==== Information shown
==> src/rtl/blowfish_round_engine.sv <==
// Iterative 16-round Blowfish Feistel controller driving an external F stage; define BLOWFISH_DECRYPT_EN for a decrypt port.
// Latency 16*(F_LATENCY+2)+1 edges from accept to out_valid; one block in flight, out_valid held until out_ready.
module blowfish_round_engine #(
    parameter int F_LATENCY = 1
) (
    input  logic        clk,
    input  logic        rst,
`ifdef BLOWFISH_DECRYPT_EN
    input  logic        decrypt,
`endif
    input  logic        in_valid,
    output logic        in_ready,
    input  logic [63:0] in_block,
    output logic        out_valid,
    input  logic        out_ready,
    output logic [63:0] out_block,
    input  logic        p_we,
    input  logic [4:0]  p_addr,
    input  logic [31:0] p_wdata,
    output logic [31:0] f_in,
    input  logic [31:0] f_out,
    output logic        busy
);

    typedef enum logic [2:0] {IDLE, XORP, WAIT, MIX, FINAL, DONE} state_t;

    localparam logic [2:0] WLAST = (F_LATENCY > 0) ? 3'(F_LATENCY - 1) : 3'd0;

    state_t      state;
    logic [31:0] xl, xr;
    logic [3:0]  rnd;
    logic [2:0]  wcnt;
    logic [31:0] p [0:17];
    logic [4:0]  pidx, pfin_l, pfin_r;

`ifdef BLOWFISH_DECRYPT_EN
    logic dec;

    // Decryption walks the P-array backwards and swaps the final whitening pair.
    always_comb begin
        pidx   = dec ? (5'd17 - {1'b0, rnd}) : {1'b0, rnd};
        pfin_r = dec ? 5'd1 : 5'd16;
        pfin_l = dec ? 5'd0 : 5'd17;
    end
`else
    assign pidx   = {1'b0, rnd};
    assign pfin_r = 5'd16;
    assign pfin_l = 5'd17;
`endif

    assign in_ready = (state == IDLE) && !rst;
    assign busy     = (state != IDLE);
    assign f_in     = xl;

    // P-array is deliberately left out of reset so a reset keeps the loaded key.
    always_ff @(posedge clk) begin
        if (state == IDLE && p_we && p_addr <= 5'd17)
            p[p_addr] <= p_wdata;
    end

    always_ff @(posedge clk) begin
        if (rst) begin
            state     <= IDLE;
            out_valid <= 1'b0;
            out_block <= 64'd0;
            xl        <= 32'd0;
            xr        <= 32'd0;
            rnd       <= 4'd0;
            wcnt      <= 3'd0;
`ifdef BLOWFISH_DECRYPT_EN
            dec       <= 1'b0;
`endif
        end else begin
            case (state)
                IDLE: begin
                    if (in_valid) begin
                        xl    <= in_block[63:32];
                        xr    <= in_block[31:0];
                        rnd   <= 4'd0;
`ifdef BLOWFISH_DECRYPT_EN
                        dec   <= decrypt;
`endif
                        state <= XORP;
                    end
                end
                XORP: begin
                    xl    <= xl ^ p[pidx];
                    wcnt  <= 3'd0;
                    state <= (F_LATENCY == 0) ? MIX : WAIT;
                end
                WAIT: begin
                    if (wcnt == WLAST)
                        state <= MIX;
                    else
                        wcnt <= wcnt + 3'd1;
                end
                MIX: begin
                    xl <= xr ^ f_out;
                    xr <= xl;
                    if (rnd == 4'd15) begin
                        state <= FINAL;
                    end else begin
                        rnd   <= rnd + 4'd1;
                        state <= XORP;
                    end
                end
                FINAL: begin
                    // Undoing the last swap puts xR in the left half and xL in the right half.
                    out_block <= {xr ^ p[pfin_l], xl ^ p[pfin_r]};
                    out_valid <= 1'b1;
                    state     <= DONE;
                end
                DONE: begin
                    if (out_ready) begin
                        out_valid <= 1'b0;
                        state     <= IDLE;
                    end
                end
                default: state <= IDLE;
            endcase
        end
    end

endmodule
========
*Exercise goal*. Scan the entries above. Copy each line that has the string "wcnt".

*Result*.
    logic [2:0]  wcnt;
            wcnt      <= 3'd0;
                    wcnt  <= 3'd0;
                    if (wcnt == WLAST)
                        wcnt <= wcnt + 3'd1;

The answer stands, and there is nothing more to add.